(What the exercise asks) Keep only the lines of the listing that include the word "parameter", and copy them.
-=-=-
`src/rtl/core/aci_pkg.sv`:
```
package aci_pkg;

  localparam int TABLE_LEN = 12;
  localparam int IDX_W     = 4;
  localparam int BP_W      = 12;
  localparam int RANGE_W   = 24;
  localparam int OFF_W     = 20;
  localparam int RECIP_W   = 22;
  localparam int PROD_W    = OFF_W + RECIP_W;
  localparam int T_W       = 17;
  localparam int CONST_W   = 16;
  localparam int LIN_W     = 24;
  localparam int QUAD_W    = 32;

  localparam logic [T_W-1:0] T_ONE = 17'h10000;

  localparam logic [BP_W-1:0] BP_DIST [TABLE_LEN] = '{
    12'd7, 12'd13, 12'd20, 12'd32, 12'd50, 12'd65,
    12'd100, 12'd160, 12'd200, 12'd325, 12'd600, 12'd3250
  };

  localparam logic [CONST_W-1:0] CONST_Q15 [TABLE_LEN] = '{
    16'd32768, 16'd32768, 16'd32768, 16'd32768, 16'd32768, 16'd32768,
    16'd32768, 16'd32768, 16'd32768, 16'd32768, 16'd32768, 16'd32768
  };

  localparam logic [LIN_W-1:0] LIN_Q23 [TABLE_LEN] = '{
    24'd5872026, 24'd2936013, 24'd1845494, 24'd1174405, 24'd754975, 24'd587203,
    24'd377487, 24'd226492, 24'd184549, 24'd117441, 24'd58720, 24'd11744
  };

  localparam logic [QUAD_W-1:0] QUAD_Q30 [TABLE_LEN] = '{
    32'd1932735283, 32'd472446403, 32'd214748365, 32'd75161928,
    32'd34359738, 32'd18253611, 32'd8053064, 32'd3006477,
    32'd2040109, 32'd751619, 32'd214748, 32'd7516
  };

  localparam logic [RECIP_W-1:0] SEG_RECIP [TABLE_LEN-1] = '{
    22'd2796203, 22'd2396745, 22'd1398101, 22'd932068, 22'd1118481, 22'd479349,
    22'd279620, 22'd419430, 22'd134218, 22'd61007, 22'd6331
  };

  typedef struct packed {
    logic [RANGE_W-1:0] light;
    logic [IDX_W-1:0]   lo;
    logic [OFF_W-1:0]   off;
    logic               full;
  } seg_word_t;

  function automatic logic [32:0] lerp_fin(input logic [31:0] a, input logic [63:0] p,
                                           input logic neg);
    logic [63:0] dr;
    logic [63:0] s;
    begin
      dr = (p + 64'd32768) >> 16;
      s  = {32'd0, a} + dr;
      if (!neg) begin
        lerp_fin = s[32:0];
      end else if (dr > {32'd0, a}) begin
        lerp_fin = 33'd0;
      end else begin
        lerp_fin = {1'b0, a - dr[31:0]};
      end
    end
  endfunction

endpackage

```
`src/rtl/core/attenuation_curve_interpolator.sv`:
```
// Point-light attenuation from a Q16.8 light range: the range is classified
// against a fixed table of breakpoints (7 to 3250) and the constant (Q1.15),
// linear (Q1.23) and quadratic (Q2.30) terms are interpolated linearly inside
// the segment, with the end entries returned outside the table. One light is
// accepted per clock while the output is not stalled; out_valid for a light
// rises once it has passed the classify register, which loads at the edge
// that accepts it, one queue slot and four arithmetic stages ending in the
// output register. The two-entry queue between the classifier and the
// arithmetic pipeline absorbs output stalls. NUM_BREAKPOINTS selects how
// many leading table entries are used and is limited to 2..12.
module attenuation_curve_interpolator #(
  parameter int NUM_BREAKPOINTS = 12
) (
  input  logic                          clk,
  input  logic                          rst_n,
  input  logic                          in_valid,
  output logic                          in_ready,
  input  logic [aci_pkg::RANGE_W-1:0]   in_light_range,
  output logic                          out_valid,
  input  logic                          out_ready,
  output logic [aci_pkg::RANGE_W-1:0]   out_range_echo,
  output logic [aci_pkg::CONST_W-1:0]   out_constant_term,
  output logic [aci_pkg::LIN_W-1:0]     out_linear_term,
  output logic [aci_pkg::QUAD_W-1:0]    out_quadratic_term
);

  localparam int ACTIVE_POINTS =
    (NUM_BREAKPOINTS > aci_pkg::TABLE_LEN) ? aci_pkg::TABLE_LEN :
    ((NUM_BREAKPOINTS < 2) ? 2 : NUM_BREAKPOINTS);

  logic               f_valid;
  logic               f_ready;
  aci_pkg::seg_word_t f_word;
  logic               q_valid;
  logic               q_ready;
  aci_pkg::seg_word_t q_word;

  aci_front #(
    .ACTIVE_POINTS(ACTIVE_POINTS)
  ) u_front (
    .clk           (clk),
    .rst_n         (rst_n),
    .in_valid      (in_valid),
    .in_ready      (in_ready),
    .in_light_range(in_light_range),
    .word_valid    (f_valid),
    .word_ready    (f_ready),
    .word          (f_word)
  );

  aci_queue u_queue (
    .clk       (clk),
    .rst_n     (rst_n),
    .push_valid(f_valid),
    .push_ready(f_ready),
    .push_word (f_word),
    .pop_valid (q_valid),
    .pop_ready (q_ready),
    .pop_word  (q_word)
  );

  aci_back u_back (
    .clk               (clk),
    .rst_n             (rst_n),
    .word_valid        (q_valid),
    .word_ready        (q_ready),
    .word              (q_word),
    .out_valid         (out_valid),
    .out_ready         (out_ready),
    .out_range_echo    (out_range_echo),
    .out_constant_term (out_constant_term),
    .out_linear_term   (out_linear_term),
    .out_quadratic_term(out_quadratic_term)
  );

endmodule

```
`src/rtl/core/aci_front.sv`:
```
module aci_front #(
  parameter int ACTIVE_POINTS = 12
) (
  input  logic                          clk,
  input  logic                          rst_n,
  input  logic                          in_valid,
  output logic                          in_ready,
  input  logic [aci_pkg::RANGE_W-1:0]   in_light_range,
  output logic                          word_valid,
  input  logic                          word_ready,
  output aci_pkg::seg_word_t            word
);

  logic                        valid_r;
  logic                        valid_nxt;
  aci_pkg::seg_word_t          word_r;
  aci_pkg::seg_word_t          word_nxt;
  logic [aci_pkg::IDX_W-1:0]   lo_c;
  logic                        found_c;
  logic                        low_c;
  logic                        high_c;
  logic [aci_pkg::RANGE_W-1:0] off_c;

  always_comb begin
    lo_c    = aci_pkg::IDX_W'(ACTIVE_POINTS - 2);
    found_c = 1'b0;
    for (int i = 0; i < ACTIVE_POINTS - 1; i++) begin
      if (!found_c &&
          in_light_range <= aci_pkg::RANGE_W'({aci_pkg::BP_DIST[i+1], 8'h00})) begin
        lo_c    = aci_pkg::IDX_W'(i);
        found_c = 1'b1;
      end
    end
    low_c  = in_light_range <= aci_pkg::RANGE_W'({aci_pkg::BP_DIST[0], 8'h00});
    high_c = in_light_range >=
             aci_pkg::RANGE_W'({aci_pkg::BP_DIST[ACTIVE_POINTS-1], 8'h00});
    off_c  = in_light_range - aci_pkg::RANGE_W'({aci_pkg::BP_DIST[lo_c], 8'h00});

    word_nxt.light = in_light_range;
    word_nxt.lo    = lo_c;
    word_nxt.off   = off_c[aci_pkg::OFF_W-1:0];
    word_nxt.full  = 1'b0;
    if (low_c) begin
      word_nxt.lo  = '0;
      word_nxt.off = '0;
    end else if (high_c) begin
      word_nxt.lo   = aci_pkg::IDX_W'(ACTIVE_POINTS - 2);
      word_nxt.off  = '0;
      word_nxt.full = 1'b1;
    end
  end

  assign in_ready   = !valid_r || word_ready;
  assign valid_nxt  = in_ready ? in_valid : valid_r;
  assign word_valid = valid_r;
  assign word       = word_r;

  always_ff @(posedge clk) begin
    if (!rst_n) begin
      valid_r <= 1'b0;
    end else begin
      valid_r <= valid_nxt;
    end
  end

  always_ff @(posedge clk) begin
    if (in_valid && in_ready) begin
      word_r <= word_nxt;
    end
  end

endmodule

```
`src/rtl/core/aci_queue.sv`:
```
module aci_queue (
  input  logic               clk,
  input  logic               rst_n,
  input  logic               push_valid,
  output logic               push_ready,
  input  aci_pkg::seg_word_t push_word,
  output logic               pop_valid,
  input  logic               pop_ready,
  output aci_pkg::seg_word_t pop_word
);

  aci_pkg::seg_word_t mem_r [2];
  logic [1:0]         count_r;
  logic [1:0]         count_nxt;
  logic               wr_ptr_r;
  logic               rd_ptr_r;
  logic               push_c;
  logic               pop_c;

  assign push_ready = count_r != 2'd2;
  assign pop_valid  = count_r != 2'd0;
  assign pop_word   = mem_r[rd_ptr_r];
  assign push_c     = push_valid && push_ready;
  assign pop_c      = pop_valid && pop_ready;

  always_comb begin
    count_nxt = count_r;
    if (push_c && !pop_c) begin
      count_nxt = count_r + 2'd1;
    end else if (pop_c && !push_c) begin
      count_nxt = count_r - 2'd1;
    end
  end

  always_ff @(posedge clk) begin
    if (!rst_n) begin
      count_r  <= 2'd0;
      wr_ptr_r <= 1'b0;
      rd_ptr_r <= 1'b0;
    end else begin
      count_r <= count_nxt;
      if (push_c) begin
        wr_ptr_r <= !wr_ptr_r;
      end
      if (pop_c) begin
        rd_ptr_r <= !rd_ptr_r;
      end
    end
  end

  always_ff @(posedge clk) begin
    if (push_c) begin
      mem_r[wr_ptr_r] <= push_word;
    end
  end

endmodule

```
`src/rtl/core/aci_back.sv`:
```
module aci_back (
  input  logic                          clk,
  input  logic                          rst_n,
  input  logic                          word_valid,
  output logic                          word_ready,
  input  aci_pkg::seg_word_t            word,
  output logic                          out_valid,
  input  logic                          out_ready,
  output logic [aci_pkg::RANGE_W-1:0]   out_range_echo,
  output logic [aci_pkg::CONST_W-1:0]   out_constant_term,
  output logic [aci_pkg::LIN_W-1:0]     out_linear_term,
  output logic [aci_pkg::QUAD_W-1:0]    out_quadratic_term
);

  localparam int PC_W = aci_pkg::CONST_W + aci_pkg::T_W;
  localparam int PL_W = aci_pkg::LIN_W + aci_pkg::T_W;
  localparam int PQ_W = aci_pkg::QUAD_W + aci_pkg::T_W;

  logic                          en;

  logic                          v1_r;
  logic [aci_pkg::RANGE_W-1:0]   dist1_r;
  logic [aci_pkg::IDX_W-1:0]     lo1_r;
  logic                          full1_r;
  logic [aci_pkg::PROD_W-1:0]    prod1_r;

  logic                          v2_r;
  logic [aci_pkg::RANGE_W-1:0]   dist2_r;
  logic [aci_pkg::IDX_W-1:0]     lo2_r;
  logic [aci_pkg::T_W-1:0]       t2_r;
  logic [aci_pkg::T_W-1:0]       t2_nxt;
  logic [aci_pkg::PROD_W:0]      rnd_c;

  logic                          v3_r;
  logic [aci_pkg::RANGE_W-1:0]   dist3_r;
  logic [aci_pkg::CONST_W-1:0]   ac3_r;
  logic [aci_pkg::LIN_W-1:0]     al3_r;
  logic [aci_pkg::QUAD_W-1:0]    aq3_r;
  logic                          nc3_r;
  logic                          nl3_r;
  logic                          nq3_r;
  logic [PC_W-1:0]               pc3_r;
  logic [PL_W-1:0]               pl3_r;
  logic [PQ_W-1:0]               pq3_r;

  logic [aci_pkg::IDX_W-1:0]     hi_c;
  logic [aci_pkg::CONST_W-1:0]   ac_c;
  logic [aci_pkg::CONST_W-1:0]   bc_c;
  logic [aci_pkg::LIN_W-1:0]     al_c;
  logic [aci_pkg::LIN_W-1:0]     bl_c;
  logic [aci_pkg::QUAD_W-1:0]    aq_c;
  logic [aci_pkg::QUAD_W-1:0]    bq_c;
  logic                          nc_c;
  logic                          nl_c;
  logic                          nq_c;
  logic [aci_pkg::CONST_W-1:0]   dc_c;
  logic [aci_pkg::LIN_W-1:0]     dl_c;
  logic [aci_pkg::QUAD_W-1:0]    dq_c;

  logic [32:0]                   rc_c;
  logic [32:0]                   rl_c;
  logic [32:0]                   rq_c;

  logic                          out_valid_r;
  logic [aci_pkg::RANGE_W-1:0]   echo_r;
  logic [aci_pkg::CONST_W-1:0]   cterm_r;
  logic [aci_pkg::LIN_W-1:0]     lterm_r;
  logic [aci_pkg::QUAD_W-1:0]    qterm_r;

  assign en         = !out_valid_r || out_ready;
  assign word_ready = en;

  // t from the segment product, rounded and limited to one
  always_comb begin
    rnd_c = {1'b0, prod1_r} + (aci_pkg::PROD_W+1)'(32768);
    if (full1_r || rnd_c[aci_pkg::PROD_W:16] > (aci_pkg::PROD_W-15)'(aci_pkg::T_ONE)) begin
      t2_nxt = aci_pkg::T_ONE;
    end else begin
      t2_nxt = rnd_c[16 +: aci_pkg::T_W];
    end
  end

  always_comb begin
    hi_c = lo2_r + aci_pkg::IDX_W'(1);
    ac_c = aci_pkg::CONST_Q15[lo2_r];
    bc_c = aci_pkg::CONST_Q15[hi_c];
    al_c = aci_pkg::LIN_Q23[lo2_r];
    bl_c = aci_pkg::LIN_Q23[hi_c];
    aq_c = aci_pkg::QUAD_Q30[lo2_r];
    bq_c = aci_pkg::QUAD_Q30[hi_c];
    nc_c = bc_c < ac_c;
    nl_c = bl_c < al_c;
    nq_c = bq_c < aq_c;
    dc_c = nc_c ? ac_c - bc_c : bc_c - ac_c;
    dl_c = nl_c ? al_c - bl_c : bl_c - al_c;
    dq_c = nq_c ? aq_c - bq_c : bq_c - aq_c;
  end

  always_comb begin
    rc_c = aci_pkg::lerp_fin(32'(ac3_r), 64'(pc3_r), nc3_r);
    rl_c = aci_pkg::lerp_fin(32'(al3_r), 64'(pl3_r), nl3_r);
    rq_c = aci_pkg::lerp_fin(aq3_r, 64'(pq3_r), nq3_r);
  end

  always_ff @(posedge clk) begin
    if (!rst_n) begin
      v1_r        <= 1'b0;
      v2_r        <= 1'b0;
      v3_r        <= 1'b0;
      out_valid_r <= 1'b0;
    end else if (en) begin
      v1_r        <= word_valid;
      v2_r        <= v1_r;
      v3_r        <= v2_r;
      out_valid_r <= v3_r;
    end
  end

  always_ff @(posedge clk) begin
    if (en) begin
      dist1_r <= word.light;
      lo1_r   <= word.lo;
      full1_r <= word.full;
      prod1_r <= aci_pkg::PROD_W'(word.off) *
                 aci_pkg::PROD_W'(aci_pkg::SEG_RECIP[word.lo]);

      dist2_r <= dist1_r;
      lo2_r   <= lo1_r;
      t2_r    <= t2_nxt;

      dist3_r <= dist2_r;
      ac3_r   <= ac_c;
      al3_r   <= al_c;
      aq3_r   <= aq_c;
      nc3_r   <= nc_c;
      nl3_r   <= nl_c;
      nq3_r   <= nq_c;
      pc3_r   <= PC_W'(dc_c) * PC_W'(t2_r);
      pl3_r   <= PL_W'(dl_c) * PL_W'(t2_r);
      pq3_r   <= PQ_W'(dq_c) * PQ_W'(t2_r);

      echo_r  <= dist3_r;
      cterm_r <= (rc_c > 33'(16'hFFFF)) ? 16'hFFFF : rc_c[aci_pkg::CONST_W-1:0];
      lterm_r <= (rl_c > 33'(24'hFFFFFF)) ? 24'hFFFFFF : rl_c[aci_pkg::LIN_W-1:0];
      qterm_r <= rq_c[32] ? 32'hFFFFFFFF : rq_c[aci_pkg::QUAD_W-1:0];
    end
  end

  assign out_valid          = out_valid_r;
  assign out_range_echo     = echo_r;
  assign out_constant_term  = cterm_r;
  assign out_linear_term    = lterm_r;
  assign out_quadratic_term = qterm_r;

endmodule
```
-=-=-
(Answer space)
  parameter int NUM_BREAKPOINTS = 12
  parameter int ACTIVE_POINTS = 12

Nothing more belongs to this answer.